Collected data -
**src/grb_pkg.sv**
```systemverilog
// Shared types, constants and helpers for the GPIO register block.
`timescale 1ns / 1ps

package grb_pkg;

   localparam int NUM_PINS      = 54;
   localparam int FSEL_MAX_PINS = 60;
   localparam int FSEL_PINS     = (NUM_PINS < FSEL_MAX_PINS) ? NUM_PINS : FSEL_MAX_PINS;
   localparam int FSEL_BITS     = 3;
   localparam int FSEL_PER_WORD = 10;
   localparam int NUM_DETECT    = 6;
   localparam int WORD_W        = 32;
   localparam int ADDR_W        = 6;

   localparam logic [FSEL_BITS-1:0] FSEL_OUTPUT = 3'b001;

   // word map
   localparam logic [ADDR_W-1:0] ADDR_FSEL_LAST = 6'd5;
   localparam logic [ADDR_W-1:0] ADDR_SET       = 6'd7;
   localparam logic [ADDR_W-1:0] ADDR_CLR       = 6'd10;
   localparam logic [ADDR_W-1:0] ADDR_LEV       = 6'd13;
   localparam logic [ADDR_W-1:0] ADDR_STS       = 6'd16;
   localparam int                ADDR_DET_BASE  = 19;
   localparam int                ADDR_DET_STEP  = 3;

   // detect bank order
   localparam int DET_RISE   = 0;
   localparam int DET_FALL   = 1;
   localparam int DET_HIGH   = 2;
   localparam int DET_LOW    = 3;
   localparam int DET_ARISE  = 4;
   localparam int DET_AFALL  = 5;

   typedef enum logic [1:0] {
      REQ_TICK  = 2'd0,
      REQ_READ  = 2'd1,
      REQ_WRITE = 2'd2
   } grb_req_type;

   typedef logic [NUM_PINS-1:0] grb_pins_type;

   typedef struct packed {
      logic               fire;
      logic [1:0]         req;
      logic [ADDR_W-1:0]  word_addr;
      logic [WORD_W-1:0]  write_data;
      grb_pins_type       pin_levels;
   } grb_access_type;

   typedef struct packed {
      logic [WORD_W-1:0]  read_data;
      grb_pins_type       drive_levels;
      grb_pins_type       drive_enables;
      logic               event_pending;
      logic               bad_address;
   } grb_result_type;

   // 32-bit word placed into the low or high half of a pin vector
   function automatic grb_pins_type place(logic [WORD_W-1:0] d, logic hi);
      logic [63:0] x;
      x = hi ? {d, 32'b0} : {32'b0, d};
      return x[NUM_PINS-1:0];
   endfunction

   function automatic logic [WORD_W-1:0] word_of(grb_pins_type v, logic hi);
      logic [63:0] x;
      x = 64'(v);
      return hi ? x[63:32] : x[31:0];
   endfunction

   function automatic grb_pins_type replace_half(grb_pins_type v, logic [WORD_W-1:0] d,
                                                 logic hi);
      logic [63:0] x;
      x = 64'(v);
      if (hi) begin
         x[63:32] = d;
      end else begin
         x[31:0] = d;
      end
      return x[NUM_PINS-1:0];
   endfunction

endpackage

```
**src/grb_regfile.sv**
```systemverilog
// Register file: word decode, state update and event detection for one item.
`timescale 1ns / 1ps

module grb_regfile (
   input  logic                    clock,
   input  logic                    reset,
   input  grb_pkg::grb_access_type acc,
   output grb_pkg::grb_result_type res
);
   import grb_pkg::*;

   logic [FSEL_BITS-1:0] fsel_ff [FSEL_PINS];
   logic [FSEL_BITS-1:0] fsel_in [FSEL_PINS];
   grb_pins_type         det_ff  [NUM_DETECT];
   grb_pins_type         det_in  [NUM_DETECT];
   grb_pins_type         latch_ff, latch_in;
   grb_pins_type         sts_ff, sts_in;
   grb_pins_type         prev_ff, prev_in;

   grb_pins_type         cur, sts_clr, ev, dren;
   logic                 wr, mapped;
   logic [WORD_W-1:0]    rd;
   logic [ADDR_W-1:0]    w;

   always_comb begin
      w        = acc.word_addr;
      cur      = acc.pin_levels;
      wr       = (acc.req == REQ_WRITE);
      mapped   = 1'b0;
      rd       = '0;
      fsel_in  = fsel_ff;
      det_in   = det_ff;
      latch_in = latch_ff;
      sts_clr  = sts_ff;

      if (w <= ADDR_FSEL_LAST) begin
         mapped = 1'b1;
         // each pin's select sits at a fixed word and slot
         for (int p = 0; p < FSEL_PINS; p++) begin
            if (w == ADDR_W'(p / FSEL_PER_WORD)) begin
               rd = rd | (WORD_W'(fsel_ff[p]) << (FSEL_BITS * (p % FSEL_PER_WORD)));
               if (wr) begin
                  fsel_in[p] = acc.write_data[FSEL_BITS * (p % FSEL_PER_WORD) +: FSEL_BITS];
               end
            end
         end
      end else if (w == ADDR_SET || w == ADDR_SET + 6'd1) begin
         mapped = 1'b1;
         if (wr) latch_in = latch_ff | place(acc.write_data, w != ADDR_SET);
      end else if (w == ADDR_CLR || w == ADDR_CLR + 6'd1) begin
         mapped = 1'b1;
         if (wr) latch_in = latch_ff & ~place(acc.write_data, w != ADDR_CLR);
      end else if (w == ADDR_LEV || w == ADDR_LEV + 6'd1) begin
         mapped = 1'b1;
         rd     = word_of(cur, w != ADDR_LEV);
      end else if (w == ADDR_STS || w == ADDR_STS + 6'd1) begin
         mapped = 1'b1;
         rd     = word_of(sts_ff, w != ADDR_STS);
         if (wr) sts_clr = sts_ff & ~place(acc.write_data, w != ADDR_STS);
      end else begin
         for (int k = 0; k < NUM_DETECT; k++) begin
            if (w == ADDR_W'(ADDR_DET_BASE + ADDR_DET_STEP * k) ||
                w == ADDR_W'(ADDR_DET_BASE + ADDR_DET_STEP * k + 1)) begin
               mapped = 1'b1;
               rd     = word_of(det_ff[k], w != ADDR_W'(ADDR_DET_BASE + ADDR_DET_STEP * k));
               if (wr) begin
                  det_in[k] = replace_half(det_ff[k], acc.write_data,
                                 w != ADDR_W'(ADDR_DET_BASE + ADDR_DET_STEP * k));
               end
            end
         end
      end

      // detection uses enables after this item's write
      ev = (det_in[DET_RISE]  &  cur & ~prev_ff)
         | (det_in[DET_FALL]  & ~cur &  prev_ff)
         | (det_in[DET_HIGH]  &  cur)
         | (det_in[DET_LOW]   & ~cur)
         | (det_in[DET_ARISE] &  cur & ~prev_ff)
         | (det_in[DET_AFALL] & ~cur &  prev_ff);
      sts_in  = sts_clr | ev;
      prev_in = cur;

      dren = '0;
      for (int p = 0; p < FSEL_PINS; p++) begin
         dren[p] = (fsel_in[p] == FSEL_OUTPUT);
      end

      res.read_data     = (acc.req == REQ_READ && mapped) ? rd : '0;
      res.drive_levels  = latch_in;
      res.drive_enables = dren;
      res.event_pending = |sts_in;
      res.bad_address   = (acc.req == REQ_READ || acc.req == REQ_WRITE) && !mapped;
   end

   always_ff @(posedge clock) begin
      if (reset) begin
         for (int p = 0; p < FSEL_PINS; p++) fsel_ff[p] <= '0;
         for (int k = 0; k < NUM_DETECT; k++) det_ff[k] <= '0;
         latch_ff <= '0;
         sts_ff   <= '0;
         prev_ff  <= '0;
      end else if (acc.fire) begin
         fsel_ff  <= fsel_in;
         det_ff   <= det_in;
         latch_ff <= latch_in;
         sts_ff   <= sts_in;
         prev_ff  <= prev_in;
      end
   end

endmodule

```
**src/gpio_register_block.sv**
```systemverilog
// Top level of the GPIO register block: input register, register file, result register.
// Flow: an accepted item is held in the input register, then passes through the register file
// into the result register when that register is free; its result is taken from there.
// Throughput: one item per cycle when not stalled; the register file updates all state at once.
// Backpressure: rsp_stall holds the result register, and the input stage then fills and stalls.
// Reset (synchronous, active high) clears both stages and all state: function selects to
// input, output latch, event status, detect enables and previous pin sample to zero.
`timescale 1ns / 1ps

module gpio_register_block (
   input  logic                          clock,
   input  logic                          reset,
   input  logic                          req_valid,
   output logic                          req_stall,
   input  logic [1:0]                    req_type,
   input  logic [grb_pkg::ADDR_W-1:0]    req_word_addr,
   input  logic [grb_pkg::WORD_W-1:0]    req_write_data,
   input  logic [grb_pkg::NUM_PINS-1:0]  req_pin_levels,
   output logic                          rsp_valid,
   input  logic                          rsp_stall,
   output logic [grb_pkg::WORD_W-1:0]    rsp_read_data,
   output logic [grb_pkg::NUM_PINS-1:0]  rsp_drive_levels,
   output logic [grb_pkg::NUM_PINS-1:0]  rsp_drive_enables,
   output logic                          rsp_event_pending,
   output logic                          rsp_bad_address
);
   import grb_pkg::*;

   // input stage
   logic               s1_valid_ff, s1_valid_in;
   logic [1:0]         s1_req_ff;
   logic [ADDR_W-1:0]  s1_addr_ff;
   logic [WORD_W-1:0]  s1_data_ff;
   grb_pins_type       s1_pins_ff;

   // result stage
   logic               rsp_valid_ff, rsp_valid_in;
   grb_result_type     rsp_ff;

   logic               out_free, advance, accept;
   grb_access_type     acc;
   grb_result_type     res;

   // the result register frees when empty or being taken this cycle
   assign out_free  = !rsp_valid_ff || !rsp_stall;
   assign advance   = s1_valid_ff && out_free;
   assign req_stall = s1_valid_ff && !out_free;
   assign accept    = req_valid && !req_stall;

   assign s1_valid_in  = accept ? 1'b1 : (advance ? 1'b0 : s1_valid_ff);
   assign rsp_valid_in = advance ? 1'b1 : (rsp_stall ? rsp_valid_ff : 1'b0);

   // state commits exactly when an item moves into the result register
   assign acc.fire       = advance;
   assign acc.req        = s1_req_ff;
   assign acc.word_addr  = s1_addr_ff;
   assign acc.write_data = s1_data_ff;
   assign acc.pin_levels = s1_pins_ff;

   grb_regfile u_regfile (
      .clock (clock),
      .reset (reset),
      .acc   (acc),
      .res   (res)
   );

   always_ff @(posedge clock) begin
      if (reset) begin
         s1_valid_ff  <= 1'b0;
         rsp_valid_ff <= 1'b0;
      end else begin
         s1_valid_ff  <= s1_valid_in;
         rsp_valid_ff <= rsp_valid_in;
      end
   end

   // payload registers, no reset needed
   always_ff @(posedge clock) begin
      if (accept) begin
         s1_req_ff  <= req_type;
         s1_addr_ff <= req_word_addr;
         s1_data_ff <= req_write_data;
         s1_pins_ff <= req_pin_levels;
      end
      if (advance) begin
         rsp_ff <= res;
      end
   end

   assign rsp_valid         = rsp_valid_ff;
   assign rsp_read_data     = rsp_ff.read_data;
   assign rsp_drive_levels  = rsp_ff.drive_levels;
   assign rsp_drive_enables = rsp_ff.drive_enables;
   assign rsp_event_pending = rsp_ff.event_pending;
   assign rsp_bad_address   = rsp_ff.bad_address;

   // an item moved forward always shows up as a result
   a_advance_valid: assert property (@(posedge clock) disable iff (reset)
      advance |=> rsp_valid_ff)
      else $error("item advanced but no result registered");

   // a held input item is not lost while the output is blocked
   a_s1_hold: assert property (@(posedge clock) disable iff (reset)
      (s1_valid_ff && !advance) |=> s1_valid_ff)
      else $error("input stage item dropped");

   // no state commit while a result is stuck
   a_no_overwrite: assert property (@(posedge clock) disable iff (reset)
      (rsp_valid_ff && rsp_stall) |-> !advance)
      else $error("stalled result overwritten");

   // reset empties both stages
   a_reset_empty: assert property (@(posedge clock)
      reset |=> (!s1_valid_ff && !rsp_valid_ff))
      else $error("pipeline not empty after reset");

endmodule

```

REQUIRED ACTION - Look through the entries above. Extract each line with the word "this".

TASK RESPONSE -
      // detection uses enables after this item's write
   // the result register frees when empty or being taken this cycle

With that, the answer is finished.